Material for this exercise –

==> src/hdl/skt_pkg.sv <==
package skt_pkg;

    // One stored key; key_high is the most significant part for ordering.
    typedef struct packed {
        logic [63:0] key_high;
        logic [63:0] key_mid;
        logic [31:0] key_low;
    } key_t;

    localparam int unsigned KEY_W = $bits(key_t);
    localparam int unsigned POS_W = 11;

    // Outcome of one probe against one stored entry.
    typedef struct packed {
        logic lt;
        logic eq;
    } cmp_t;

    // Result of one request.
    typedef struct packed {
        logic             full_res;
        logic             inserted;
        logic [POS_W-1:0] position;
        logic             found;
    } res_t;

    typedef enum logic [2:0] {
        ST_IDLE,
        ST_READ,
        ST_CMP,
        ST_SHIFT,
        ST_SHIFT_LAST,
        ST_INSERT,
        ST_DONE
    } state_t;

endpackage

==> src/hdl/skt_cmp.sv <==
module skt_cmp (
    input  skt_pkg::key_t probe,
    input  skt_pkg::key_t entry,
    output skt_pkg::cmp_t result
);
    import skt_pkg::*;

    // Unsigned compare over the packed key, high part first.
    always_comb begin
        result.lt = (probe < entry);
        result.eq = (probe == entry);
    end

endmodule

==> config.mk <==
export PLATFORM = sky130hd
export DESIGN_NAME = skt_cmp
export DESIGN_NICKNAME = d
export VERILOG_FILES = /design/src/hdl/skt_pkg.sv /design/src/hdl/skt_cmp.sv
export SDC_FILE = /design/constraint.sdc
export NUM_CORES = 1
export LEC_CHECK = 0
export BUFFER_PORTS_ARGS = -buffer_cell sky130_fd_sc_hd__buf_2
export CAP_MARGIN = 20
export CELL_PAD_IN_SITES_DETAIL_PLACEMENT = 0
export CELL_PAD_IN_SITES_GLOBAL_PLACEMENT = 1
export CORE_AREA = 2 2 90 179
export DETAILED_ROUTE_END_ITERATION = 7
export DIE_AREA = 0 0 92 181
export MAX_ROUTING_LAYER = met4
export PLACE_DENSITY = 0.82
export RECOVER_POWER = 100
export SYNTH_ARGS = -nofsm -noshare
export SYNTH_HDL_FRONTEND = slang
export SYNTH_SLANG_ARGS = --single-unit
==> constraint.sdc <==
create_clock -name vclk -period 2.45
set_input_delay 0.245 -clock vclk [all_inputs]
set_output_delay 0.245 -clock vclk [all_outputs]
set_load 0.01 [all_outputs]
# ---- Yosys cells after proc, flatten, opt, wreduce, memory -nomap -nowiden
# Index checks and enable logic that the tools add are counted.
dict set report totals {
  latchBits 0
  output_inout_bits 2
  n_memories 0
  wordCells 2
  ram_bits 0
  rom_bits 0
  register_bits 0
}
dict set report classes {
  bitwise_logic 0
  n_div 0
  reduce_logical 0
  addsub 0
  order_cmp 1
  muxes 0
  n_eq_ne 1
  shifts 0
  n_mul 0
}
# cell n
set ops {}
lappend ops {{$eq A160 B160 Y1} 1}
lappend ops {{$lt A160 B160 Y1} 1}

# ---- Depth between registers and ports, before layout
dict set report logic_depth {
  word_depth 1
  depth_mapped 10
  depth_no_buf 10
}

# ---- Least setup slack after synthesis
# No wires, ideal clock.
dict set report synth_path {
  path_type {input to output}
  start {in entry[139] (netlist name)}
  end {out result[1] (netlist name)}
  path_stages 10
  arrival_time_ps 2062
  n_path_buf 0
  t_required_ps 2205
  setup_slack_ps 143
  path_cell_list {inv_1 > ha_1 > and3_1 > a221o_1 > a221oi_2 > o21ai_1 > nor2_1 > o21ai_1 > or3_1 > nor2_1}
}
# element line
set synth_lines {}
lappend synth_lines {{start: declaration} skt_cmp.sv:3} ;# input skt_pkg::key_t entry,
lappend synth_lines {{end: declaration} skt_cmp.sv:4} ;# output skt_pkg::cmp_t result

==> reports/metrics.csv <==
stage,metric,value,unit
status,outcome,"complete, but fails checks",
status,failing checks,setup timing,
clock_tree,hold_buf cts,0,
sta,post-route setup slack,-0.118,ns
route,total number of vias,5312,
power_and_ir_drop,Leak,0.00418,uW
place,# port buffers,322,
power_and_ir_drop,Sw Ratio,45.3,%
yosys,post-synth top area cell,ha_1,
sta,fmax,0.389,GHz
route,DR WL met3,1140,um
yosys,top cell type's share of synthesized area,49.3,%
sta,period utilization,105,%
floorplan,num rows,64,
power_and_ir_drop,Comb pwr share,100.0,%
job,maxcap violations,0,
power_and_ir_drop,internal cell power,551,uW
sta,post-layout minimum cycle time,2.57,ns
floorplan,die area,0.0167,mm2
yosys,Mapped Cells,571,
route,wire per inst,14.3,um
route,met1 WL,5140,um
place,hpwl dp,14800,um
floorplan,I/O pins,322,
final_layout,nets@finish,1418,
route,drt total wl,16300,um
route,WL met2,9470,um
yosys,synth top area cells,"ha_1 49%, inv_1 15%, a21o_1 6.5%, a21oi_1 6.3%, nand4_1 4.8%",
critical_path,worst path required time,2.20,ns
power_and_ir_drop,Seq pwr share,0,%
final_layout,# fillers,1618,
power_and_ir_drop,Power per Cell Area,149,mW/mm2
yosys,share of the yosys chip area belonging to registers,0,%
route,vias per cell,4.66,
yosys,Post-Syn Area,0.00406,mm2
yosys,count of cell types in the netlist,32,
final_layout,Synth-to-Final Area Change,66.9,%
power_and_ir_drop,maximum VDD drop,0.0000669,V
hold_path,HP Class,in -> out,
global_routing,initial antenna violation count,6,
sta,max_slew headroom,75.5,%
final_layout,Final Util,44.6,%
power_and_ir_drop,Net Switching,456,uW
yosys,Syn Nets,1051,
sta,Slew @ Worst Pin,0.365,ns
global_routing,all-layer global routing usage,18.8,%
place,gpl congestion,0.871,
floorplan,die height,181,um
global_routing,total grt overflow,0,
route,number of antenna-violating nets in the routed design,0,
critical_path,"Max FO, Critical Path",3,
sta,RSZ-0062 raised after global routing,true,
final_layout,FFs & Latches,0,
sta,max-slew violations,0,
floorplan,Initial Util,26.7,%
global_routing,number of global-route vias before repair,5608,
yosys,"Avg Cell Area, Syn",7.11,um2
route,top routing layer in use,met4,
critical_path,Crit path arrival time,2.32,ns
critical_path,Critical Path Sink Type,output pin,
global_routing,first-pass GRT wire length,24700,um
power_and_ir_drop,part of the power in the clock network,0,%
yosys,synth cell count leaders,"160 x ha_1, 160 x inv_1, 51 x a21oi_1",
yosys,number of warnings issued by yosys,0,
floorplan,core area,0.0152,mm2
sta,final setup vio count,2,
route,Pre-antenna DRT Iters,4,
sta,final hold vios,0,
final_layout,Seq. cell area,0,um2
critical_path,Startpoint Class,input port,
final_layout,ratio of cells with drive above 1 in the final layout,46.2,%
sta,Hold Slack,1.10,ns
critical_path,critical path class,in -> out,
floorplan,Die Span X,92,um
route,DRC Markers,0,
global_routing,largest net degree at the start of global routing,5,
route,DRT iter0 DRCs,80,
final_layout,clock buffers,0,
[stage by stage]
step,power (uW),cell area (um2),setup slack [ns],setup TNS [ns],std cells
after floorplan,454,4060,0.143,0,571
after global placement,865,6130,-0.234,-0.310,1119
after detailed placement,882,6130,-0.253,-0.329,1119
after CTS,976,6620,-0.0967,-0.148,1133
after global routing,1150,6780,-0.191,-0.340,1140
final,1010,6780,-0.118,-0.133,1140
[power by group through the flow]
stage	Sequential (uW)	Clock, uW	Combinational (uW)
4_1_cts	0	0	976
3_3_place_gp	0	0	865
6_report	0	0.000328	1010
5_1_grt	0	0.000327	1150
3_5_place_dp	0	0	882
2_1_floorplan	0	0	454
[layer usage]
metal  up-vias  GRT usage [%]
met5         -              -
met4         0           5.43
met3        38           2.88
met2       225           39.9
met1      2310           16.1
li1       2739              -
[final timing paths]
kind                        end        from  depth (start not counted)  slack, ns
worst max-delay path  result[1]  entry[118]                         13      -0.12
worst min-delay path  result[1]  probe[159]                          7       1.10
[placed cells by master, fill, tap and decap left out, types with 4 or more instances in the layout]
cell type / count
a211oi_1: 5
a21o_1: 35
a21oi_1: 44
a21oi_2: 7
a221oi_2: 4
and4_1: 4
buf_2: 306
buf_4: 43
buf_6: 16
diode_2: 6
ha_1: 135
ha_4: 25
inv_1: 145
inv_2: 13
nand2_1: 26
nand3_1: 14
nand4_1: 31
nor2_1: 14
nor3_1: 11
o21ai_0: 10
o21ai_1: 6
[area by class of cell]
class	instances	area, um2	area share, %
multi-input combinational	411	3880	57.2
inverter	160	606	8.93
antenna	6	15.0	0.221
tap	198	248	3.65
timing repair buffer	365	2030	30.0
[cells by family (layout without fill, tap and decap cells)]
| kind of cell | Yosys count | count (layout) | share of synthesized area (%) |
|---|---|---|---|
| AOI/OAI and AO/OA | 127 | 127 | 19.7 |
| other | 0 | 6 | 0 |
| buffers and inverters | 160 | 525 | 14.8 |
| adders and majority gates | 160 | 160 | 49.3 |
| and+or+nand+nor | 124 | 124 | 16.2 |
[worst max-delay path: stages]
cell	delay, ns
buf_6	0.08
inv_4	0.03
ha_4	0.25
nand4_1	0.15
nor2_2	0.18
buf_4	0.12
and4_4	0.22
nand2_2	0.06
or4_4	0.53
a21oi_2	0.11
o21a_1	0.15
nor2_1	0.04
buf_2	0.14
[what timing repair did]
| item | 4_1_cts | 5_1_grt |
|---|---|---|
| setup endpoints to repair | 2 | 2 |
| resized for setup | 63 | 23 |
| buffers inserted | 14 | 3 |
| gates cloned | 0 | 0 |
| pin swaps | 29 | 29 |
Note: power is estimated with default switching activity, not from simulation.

Activity – The lines to copy run from the first line of the entries to the line containing "export LEC_CHECK = 0"; copy them exactly and output nothing else.

Output for this exercise –
==> src/hdl/skt_pkg.sv <==
package skt_pkg;

    // One stored key; key_high is the most significant part for ordering.
    typedef struct packed {
        logic [63:0] key_high;
        logic [63:0] key_mid;
        logic [31:0] key_low;
    } key_t;

    localparam int unsigned KEY_W = $bits(key_t);
    localparam int unsigned POS_W = 11;

    // Outcome of one probe against one stored entry.
    typedef struct packed {
        logic lt;
        logic eq;
    } cmp_t;

    // Result of one request.
    typedef struct packed {
        logic             full_res;
        logic             inserted;
        logic [POS_W-1:0] position;
        logic             found;
    } res_t;

    typedef enum logic [2:0] {
        ST_IDLE,
        ST_READ,
        ST_CMP,
        ST_SHIFT,
        ST_SHIFT_LAST,
        ST_INSERT,
        ST_DONE
    } state_t;

endpackage

==> src/hdl/skt_cmp.sv <==
module skt_cmp (
    input  skt_pkg::key_t probe,
    input  skt_pkg::key_t entry,
    output skt_pkg::cmp_t result
);
    import skt_pkg::*;

    // Unsigned compare over the packed key, high part first.
    always_comb begin
        result.lt = (probe < entry);
        result.eq = (probe == entry);
    end

endmodule

==> config.mk <==
export PLATFORM = sky130hd
export DESIGN_NAME = skt_cmp
export DESIGN_NICKNAME = d
export VERILOG_FILES = /design/src/hdl/skt_pkg.sv /design/src/hdl/skt_cmp.sv
export SDC_FILE = /design/constraint.sdc
export NUM_CORES = 1
export LEC_CHECK = 0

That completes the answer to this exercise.